**Work to complete**: From the records below, print exactly the lines starting at the one containing "export GPL_ROUTABILITY_DRIVEN = 0" and ending at the one containing "create_clock -name clk_50m", ends included, and nothing else.

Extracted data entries
- Opening Delimiter -

File: config.mk
export PLATFORM = sky130hd
export DESIGN_NAME = top_pcs
export DESIGN_NICKNAME = d
export VERILOG_FILES = /design/src/gx_pkg.sv /design/src/pcs_pkg.sv /design/src/top_pcs.sv /design/src/pcs_tx_encode.sv /design/src/pcs_loopback.sv /design/src/pcs_rx_decode.sv /design/src/gx_reset_seq.sv
export SDC_FILE = /design/constraint.sdc
export NUM_CORES = 1
export LEC_CHECK = 0
export BUFFER_PORTS_ARGS = -buffer_cell sky130_fd_sc_hd__buf_2
export CAP_MARGIN = 20
export CORE_UTILIZATION = 40
export DETAILED_ROUTE_END_ITERATION = 8
export GPL_ROUTABILITY_DRIVEN = 0
export PLACE_DENSITY = 0.6
export SYNTH_ARGS = -nofsm -noshare
export SYNTH_HDL_FRONTEND = slang
export SYNTH_SLANG_ARGS = --single-unit
File: constraint.sdc
create_clock -name clk_50m -period 2.85 [get_ports clk_50m]
set_clock_uncertainty 0.15 [all_clocks]
set_input_delay 0.57 -clock clk_50m [delete_from_list [all_inputs] [get_ports clk_50m]]
set_output_delay 0.57 -clock clk_50m [all_outputs]
set_load 0.005 [all_outputs]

- Closing Delimiter -

**Answer to the exercise**:
export GPL_ROUTABILITY_DRIVEN = 0
export PLACE_DENSITY = 0.6
export SYNTH_ARGS = -nofsm -noshare
export SYNTH_HDL_FRONTEND = slang
export SYNTH_SLANG_ARGS = --single-unit
File: constraint.sdc
create_clock -name clk_50m -period 2.85 [get_ports clk_50m]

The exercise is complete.